Unit pop asal Yogyakarta, Korekayu, kembali menunjukkan eksplorasi artistik mereka melalui perilisan live album sinematik dan video performance bertajuk “Een Verhaal in de Tijd”. Materi ini merupakan hasil rekaman langsung dari panggung ARTJOG pada 8 Agustus 2025, ketika mereka menampilkan interpretasi ulang dari album “Verhaal” dengan pendekatan musikal dan visual yang lebih luas.
Dikenal dengan pendekatan storytelling yang kuat, Korekayu membangun konsep pertunjukan yang merespon periode peralihan penjajahan Belanda–Jepang di Indonesia, khususnya atmosfer militer Jepang sekitar tahun 1942-1945. Untuk memperkuat narasi tersebut, para personel mengenakan kostum gakuran dan seifuku, menghadirkan nuansa teater musikal yang jarang ditemui dalam skena indie lokal.
Secara musik, penampilan ini memperlihatkan bentuk paling ekspansif dari karya Korekayu sejauh ini.
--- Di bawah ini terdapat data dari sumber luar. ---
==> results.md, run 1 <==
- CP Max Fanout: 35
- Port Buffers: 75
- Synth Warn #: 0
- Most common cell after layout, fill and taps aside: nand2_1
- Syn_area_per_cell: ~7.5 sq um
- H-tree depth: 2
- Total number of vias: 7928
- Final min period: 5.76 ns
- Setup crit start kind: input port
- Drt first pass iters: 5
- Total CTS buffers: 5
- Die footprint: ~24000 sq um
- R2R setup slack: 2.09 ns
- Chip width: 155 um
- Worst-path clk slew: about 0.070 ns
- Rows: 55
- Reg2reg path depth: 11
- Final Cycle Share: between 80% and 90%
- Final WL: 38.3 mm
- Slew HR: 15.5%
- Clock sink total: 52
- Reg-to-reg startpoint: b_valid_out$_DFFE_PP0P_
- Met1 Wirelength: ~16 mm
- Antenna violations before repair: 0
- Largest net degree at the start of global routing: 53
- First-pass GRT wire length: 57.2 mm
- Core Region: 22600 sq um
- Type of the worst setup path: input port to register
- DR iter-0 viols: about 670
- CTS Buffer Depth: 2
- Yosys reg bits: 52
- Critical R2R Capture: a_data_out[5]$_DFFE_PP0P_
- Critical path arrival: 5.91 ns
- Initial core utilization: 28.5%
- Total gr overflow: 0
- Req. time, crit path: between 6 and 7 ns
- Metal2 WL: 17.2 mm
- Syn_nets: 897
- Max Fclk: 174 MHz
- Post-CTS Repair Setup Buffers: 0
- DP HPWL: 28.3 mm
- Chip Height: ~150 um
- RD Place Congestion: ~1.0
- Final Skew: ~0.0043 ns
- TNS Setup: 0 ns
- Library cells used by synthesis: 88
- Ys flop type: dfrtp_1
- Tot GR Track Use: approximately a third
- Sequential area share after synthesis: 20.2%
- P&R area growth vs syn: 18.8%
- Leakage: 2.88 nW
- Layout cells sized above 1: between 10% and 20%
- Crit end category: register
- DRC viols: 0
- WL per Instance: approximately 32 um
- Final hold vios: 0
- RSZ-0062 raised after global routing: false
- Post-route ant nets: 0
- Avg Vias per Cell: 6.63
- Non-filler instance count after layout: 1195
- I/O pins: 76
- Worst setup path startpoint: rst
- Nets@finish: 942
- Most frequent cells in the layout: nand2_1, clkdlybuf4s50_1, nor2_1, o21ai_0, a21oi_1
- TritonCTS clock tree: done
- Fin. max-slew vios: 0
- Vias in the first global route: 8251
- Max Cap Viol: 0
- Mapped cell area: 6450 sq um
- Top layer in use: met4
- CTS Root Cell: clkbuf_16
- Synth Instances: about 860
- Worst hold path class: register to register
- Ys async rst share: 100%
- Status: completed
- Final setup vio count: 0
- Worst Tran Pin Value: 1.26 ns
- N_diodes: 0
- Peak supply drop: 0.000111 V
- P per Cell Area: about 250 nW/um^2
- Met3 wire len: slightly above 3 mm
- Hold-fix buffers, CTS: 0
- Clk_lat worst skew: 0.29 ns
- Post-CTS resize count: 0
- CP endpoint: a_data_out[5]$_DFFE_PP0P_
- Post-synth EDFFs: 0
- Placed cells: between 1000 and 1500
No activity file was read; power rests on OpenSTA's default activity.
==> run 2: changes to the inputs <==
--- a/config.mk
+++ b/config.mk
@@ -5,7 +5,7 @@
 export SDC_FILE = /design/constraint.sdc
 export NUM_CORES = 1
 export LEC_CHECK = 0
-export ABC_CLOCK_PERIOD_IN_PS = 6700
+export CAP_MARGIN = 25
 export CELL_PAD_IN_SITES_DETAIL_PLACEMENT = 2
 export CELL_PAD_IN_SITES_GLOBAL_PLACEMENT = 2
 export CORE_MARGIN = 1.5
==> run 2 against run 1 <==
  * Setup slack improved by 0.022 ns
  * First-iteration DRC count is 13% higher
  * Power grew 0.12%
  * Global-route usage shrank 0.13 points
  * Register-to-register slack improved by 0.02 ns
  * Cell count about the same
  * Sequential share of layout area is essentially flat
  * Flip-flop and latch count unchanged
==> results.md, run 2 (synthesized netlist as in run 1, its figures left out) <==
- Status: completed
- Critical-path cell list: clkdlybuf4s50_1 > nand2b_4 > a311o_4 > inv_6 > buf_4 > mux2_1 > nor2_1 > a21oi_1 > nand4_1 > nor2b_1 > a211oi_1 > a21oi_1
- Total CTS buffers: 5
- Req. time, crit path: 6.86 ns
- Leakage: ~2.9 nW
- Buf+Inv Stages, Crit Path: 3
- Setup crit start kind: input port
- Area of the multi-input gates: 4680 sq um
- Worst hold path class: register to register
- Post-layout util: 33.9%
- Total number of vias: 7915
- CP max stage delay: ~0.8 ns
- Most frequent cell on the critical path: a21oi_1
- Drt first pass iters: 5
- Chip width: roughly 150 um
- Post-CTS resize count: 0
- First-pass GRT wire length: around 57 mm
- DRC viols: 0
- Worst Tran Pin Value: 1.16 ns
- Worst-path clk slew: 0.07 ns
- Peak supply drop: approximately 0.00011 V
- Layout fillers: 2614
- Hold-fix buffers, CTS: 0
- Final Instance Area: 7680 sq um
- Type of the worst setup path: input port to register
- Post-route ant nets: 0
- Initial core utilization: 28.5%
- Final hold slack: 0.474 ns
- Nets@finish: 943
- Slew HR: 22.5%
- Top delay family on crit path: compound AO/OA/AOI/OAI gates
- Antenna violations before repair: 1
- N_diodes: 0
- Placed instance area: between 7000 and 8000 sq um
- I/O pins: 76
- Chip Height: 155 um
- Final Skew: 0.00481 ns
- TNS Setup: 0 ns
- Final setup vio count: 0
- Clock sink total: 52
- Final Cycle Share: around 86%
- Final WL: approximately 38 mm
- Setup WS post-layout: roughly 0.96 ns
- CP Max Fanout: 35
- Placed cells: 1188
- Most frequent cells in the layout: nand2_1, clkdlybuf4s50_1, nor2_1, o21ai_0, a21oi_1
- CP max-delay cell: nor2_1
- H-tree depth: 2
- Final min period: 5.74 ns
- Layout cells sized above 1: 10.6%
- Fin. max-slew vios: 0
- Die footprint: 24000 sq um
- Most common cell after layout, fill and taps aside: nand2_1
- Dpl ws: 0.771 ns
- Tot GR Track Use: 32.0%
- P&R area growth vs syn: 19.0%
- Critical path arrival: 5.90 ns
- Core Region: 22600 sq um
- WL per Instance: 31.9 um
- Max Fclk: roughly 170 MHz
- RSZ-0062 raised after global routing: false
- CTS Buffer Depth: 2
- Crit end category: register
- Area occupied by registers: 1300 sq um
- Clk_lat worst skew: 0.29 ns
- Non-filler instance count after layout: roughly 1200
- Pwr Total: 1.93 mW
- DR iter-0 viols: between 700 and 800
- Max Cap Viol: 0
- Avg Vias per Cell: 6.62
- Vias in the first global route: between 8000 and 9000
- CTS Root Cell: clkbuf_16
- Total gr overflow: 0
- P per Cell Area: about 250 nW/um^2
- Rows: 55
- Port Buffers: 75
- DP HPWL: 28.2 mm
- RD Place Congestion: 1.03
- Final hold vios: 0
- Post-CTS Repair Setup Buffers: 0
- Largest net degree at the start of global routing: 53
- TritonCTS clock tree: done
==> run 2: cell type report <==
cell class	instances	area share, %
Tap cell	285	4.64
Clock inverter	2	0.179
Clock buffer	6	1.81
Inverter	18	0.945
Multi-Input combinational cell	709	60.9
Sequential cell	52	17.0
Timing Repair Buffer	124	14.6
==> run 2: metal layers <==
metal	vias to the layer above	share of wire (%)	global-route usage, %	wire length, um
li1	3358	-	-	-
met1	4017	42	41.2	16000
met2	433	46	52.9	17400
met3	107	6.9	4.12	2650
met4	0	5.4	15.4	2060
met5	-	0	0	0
**src/rtl/core_step_sequencer.sv**
```systemverilog
// Multi-cycle FETCH/DECODE/EXEC/MEM/WB sequencer sharing one memory port.
// Ports: clk, reset_n; run, halt_req, should_* decoder controls, alu_result,
//   pc_next, mem_ready in; mem_req/mem_we/mem_addr, instr_we, reg_we,
//   xmm_we, pc, state, halted, retire_count out.
module core_step_sequencer #(
  parameter logic [31:0] RESET_PC = 32'h0000_0000
) (
  input  logic        clk,
  input  logic        reset_n,
  input  logic        run,
  input  logic        halt_req,
  input  logic        should_read_mem,
  input  logic        should_write_mem,
  input  logic        should_write_reg,
  input  logic        should_write_xmm,
  input  logic [31:0] alu_result,
  input  logic [31:0] pc_next,
  input  logic        mem_ready,
  output logic        mem_req,
  output logic        mem_we,
  output logic [31:0] mem_addr,
  output logic        instr_we,
  output logic        reg_we,
  output logic        xmm_we,
  output logic [31:0] pc,
  output logic [2:0]  state,
  output logic        halted,
  output logic [31:0] retire_count
);

  localparam logic [2:0] S_FETCH  = 3'd0;
  localparam logic [2:0] S_DECODE = 3'd1;
  localparam logic [2:0] S_EXEC   = 3'd2;
  localparam logic [2:0] S_MEM    = 3'd3;
  localparam logic [2:0] S_WB     = 3'd4;
  localparam logic [2:0] S_HALT   = 3'd5;

  logic [2:0]  state_q, state_d;
  logic [31:0] pc_q, pc_d;
  logic [31:0] retire_cnt_q, retire_cnt_d;
  logic        halted_q, halted_d;

  logic        req_c;
  logic        we_c;
  logic        iwe_c;
  logic        rwe_c;
  logic        xwe_c;
  logic [31:0] addr_c;
  logic        mem_op;

  assign mem_op = should_read_mem | should_write_mem;

  always_comb begin
    state_d      = state_q;
    pc_d         = pc_q;
    retire_cnt_d = retire_cnt_q;
    halted_d     = halted_q;
    req_c        = 1'b0;
    we_c         = 1'b0;
    iwe_c        = 1'b0;
    rwe_c        = 1'b0;
    xwe_c        = 1'b0;
    addr_c       = pc_q;
    case (state_q)
      S_FETCH: begin
        req_c = run;
        if (run && mem_ready) begin
          iwe_c   = 1'b1;
          state_d = S_DECODE;
        end
      end
      S_DECODE: state_d = S_EXEC;
      S_EXEC:   state_d = mem_op ? S_MEM : S_WB;
      S_MEM: begin
        req_c  = 1'b1;
        addr_c = alu_result;
        // read wins when both controls are set
        we_c   = should_write_mem & ~should_read_mem;
        if (mem_ready) state_d = S_WB;
      end
      S_WB: begin
        rwe_c        = should_write_reg;
        xwe_c        = should_write_xmm;
        pc_d         = pc_next;
        retire_cnt_d = retire_cnt_q + 32'd1;
        state_d      = halt_req ? S_HALT : S_FETCH;
        halted_d     = halt_req;
      end
      S_HALT: begin
        state_d  = S_HALT;
        halted_d = 1'b1;
      end
      default: state_d = S_FETCH;
    endcase
  end

  always_ff @(posedge clk or negedge reset_n) begin
    if (!reset_n) begin
      state_q      <= S_FETCH;
      pc_q         <= RESET_PC;
      retire_cnt_q <= 32'd0;
      halted_q     <= 1'b0;
    end else begin
      state_q      <= state_d;
      pc_q         <= pc_d;
      retire_cnt_q <= retire_cnt_d;
      halted_q     <= halted_d;
    end
  end

  // strobes drop as soon as reset asserts, not at the next edge
  assign mem_req      = req_c & reset_n;
  assign mem_we       = we_c & reset_n;
  assign instr_we     = iwe_c & reset_n;
  assign reg_we       = rwe_c & reset_n;
  assign xmm_we       = xwe_c & reset_n;
  assign mem_addr     = addr_c;
  assign pc           = pc_q;
  assign state        = state_q;
  assign halted       = halted_q;
  assign retire_count = retire_cnt_q;

endmodule

```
Mereka menambahkan brass section, backing vocal, seruling, ketipung, dan gitar akustik, menciptakan soundscape yang lebih megah dan dramatis dibanding versi studio. Setiap lagu dalam Verhaal disusun ulang agar dapat menyatu dengan konsep historis yang diangkat, menjadikan live album ini bukan hanya dokumentasi panggung, tetapi sebuah pengalaman naratif yang terkurasi.
Momen paling emosional dari konser ini adalah ketika Indra Prasta dan Iwan Tanda (The Rain) naik ke panggung untuk membawakan “Terserah Maumu” dalam format live yang berbeda dari versi aslinya, lebih raw, lebih luas, dan lebih menghentak secara emosional.
Melalui “Een Verhaal in de Tijd,” Korekayu menghadirkan pendekatan artistik yang menggabungkan teater, sejarah, dan musik pop dari perspektif generasi muda. Bagi pendengar maupun penonton, rilis ini menawarkan pengalaman mendengar yang sekaligus bersifat visual, naratif, dan musikal.
Live album dan video performance “Een Verhaal in de Tijd” akan tersedia pada 1 Januari 2026 di YouTube dan seluruh platform streaming digital.